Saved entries
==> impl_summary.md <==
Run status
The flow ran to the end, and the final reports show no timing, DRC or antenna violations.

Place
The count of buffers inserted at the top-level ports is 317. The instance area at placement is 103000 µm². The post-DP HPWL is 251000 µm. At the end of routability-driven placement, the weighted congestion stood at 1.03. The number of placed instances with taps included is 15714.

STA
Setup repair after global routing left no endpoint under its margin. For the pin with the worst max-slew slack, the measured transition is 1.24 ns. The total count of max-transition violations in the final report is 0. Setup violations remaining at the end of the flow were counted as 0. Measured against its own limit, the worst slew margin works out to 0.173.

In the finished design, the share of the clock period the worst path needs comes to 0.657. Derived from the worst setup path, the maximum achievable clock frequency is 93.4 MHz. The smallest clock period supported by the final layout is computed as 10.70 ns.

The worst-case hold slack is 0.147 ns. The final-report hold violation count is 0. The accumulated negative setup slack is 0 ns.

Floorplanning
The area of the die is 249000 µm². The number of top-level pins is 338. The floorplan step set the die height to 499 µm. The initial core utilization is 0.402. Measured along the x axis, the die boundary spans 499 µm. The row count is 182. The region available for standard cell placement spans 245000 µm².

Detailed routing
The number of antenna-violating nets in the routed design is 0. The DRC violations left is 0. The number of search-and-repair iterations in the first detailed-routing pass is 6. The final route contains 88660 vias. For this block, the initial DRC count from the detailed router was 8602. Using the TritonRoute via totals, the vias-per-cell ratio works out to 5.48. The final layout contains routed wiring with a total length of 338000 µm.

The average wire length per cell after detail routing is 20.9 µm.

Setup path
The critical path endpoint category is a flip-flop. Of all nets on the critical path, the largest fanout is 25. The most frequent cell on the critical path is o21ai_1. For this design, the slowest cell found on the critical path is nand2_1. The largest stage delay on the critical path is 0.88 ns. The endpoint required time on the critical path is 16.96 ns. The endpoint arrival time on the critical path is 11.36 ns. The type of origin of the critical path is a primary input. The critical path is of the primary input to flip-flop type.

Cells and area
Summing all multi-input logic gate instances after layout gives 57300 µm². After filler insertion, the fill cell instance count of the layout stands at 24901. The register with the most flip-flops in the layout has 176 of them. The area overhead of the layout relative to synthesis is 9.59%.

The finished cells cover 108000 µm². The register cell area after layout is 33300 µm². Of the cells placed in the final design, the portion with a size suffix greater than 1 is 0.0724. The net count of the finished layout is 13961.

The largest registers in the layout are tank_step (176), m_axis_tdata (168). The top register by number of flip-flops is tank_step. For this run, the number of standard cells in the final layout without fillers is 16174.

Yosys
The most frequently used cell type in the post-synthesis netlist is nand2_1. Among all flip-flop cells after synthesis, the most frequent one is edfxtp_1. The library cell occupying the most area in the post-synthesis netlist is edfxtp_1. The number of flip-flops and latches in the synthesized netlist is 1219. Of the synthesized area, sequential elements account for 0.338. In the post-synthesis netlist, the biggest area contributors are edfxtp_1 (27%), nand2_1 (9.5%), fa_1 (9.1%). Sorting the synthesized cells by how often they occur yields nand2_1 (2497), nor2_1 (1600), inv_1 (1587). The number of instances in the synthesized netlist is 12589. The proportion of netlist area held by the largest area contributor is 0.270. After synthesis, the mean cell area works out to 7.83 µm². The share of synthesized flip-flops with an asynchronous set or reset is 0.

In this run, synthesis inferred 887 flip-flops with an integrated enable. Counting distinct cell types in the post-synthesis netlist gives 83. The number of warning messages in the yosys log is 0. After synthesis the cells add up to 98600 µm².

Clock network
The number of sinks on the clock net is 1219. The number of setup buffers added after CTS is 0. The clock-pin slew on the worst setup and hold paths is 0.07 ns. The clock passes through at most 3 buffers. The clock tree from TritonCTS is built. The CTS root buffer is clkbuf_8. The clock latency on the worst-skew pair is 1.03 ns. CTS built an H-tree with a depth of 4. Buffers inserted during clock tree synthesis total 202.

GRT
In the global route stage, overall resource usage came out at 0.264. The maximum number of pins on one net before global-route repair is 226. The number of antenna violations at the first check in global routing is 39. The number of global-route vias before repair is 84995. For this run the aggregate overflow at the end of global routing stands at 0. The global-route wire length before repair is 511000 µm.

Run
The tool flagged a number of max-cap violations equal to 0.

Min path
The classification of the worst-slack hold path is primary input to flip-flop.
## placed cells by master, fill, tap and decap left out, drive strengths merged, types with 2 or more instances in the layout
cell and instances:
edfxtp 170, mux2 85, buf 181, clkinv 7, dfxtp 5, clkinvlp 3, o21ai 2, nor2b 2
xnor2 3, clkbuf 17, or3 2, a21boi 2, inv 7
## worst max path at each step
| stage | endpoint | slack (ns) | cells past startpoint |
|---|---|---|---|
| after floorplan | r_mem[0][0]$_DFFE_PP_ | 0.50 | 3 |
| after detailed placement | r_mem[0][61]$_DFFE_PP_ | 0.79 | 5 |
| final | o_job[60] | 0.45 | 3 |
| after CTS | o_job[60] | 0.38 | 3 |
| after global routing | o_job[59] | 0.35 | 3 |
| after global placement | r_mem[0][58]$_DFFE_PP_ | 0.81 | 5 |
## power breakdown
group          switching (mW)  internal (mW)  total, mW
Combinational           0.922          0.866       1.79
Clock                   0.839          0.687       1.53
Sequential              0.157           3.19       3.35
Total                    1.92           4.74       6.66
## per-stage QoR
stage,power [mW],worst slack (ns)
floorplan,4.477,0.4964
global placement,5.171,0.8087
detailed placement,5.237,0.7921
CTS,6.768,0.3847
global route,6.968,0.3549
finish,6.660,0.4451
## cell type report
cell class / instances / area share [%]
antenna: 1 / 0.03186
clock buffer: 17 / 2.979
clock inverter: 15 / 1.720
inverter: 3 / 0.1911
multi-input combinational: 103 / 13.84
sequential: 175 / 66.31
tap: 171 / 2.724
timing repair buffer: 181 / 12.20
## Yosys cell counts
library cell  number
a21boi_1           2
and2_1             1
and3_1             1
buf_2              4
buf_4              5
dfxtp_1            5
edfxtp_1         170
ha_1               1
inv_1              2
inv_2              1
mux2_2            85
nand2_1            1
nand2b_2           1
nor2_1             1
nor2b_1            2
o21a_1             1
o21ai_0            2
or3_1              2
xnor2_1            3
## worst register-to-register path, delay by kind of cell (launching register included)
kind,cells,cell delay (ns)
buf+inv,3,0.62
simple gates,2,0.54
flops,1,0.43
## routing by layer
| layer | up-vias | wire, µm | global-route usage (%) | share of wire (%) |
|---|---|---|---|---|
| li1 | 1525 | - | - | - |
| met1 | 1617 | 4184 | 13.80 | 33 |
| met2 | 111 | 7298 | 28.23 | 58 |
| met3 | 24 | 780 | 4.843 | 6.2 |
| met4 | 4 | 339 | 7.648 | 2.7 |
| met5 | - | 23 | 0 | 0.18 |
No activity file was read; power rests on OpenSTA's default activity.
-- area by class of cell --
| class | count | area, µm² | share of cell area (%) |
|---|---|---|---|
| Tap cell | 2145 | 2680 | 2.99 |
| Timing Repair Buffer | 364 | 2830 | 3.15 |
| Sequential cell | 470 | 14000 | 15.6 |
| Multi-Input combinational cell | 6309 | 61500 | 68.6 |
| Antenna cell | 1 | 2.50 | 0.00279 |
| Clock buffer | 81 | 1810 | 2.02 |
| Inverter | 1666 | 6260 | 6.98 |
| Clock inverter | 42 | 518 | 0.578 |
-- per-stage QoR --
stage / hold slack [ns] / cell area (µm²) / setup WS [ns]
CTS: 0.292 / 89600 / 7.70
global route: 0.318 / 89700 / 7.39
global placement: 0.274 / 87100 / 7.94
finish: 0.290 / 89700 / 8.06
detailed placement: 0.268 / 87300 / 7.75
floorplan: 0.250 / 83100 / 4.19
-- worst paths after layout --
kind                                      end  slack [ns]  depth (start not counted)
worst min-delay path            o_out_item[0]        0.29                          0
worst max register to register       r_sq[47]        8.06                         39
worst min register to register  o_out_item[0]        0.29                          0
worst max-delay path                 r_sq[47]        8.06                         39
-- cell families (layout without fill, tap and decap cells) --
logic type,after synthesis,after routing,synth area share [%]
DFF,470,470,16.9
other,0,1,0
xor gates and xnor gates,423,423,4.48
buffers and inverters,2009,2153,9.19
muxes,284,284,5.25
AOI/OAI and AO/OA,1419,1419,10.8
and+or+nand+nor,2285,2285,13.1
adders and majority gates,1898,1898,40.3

What to produce
In the records above, locate each line with the word "primary". Copy all such lines.

Exercise output
The critical path endpoint category is a flip-flop. Of all nets on the critical path, the largest fanout is 25. The most frequent cell on the critical path is o21ai_1. For this design, the slowest cell found on the critical path is nand2_1. The largest stage delay on the critical path is 0.88 ns. The endpoint required time on the critical path is 16.96 ns. The endpoint arrival time on the critical path is 11.36 ns. The type of origin of the critical path is a primary input. The critical path is of the primary input to flip-flop type.
The classification of the worst-slack hold path is primary input to flip-flop.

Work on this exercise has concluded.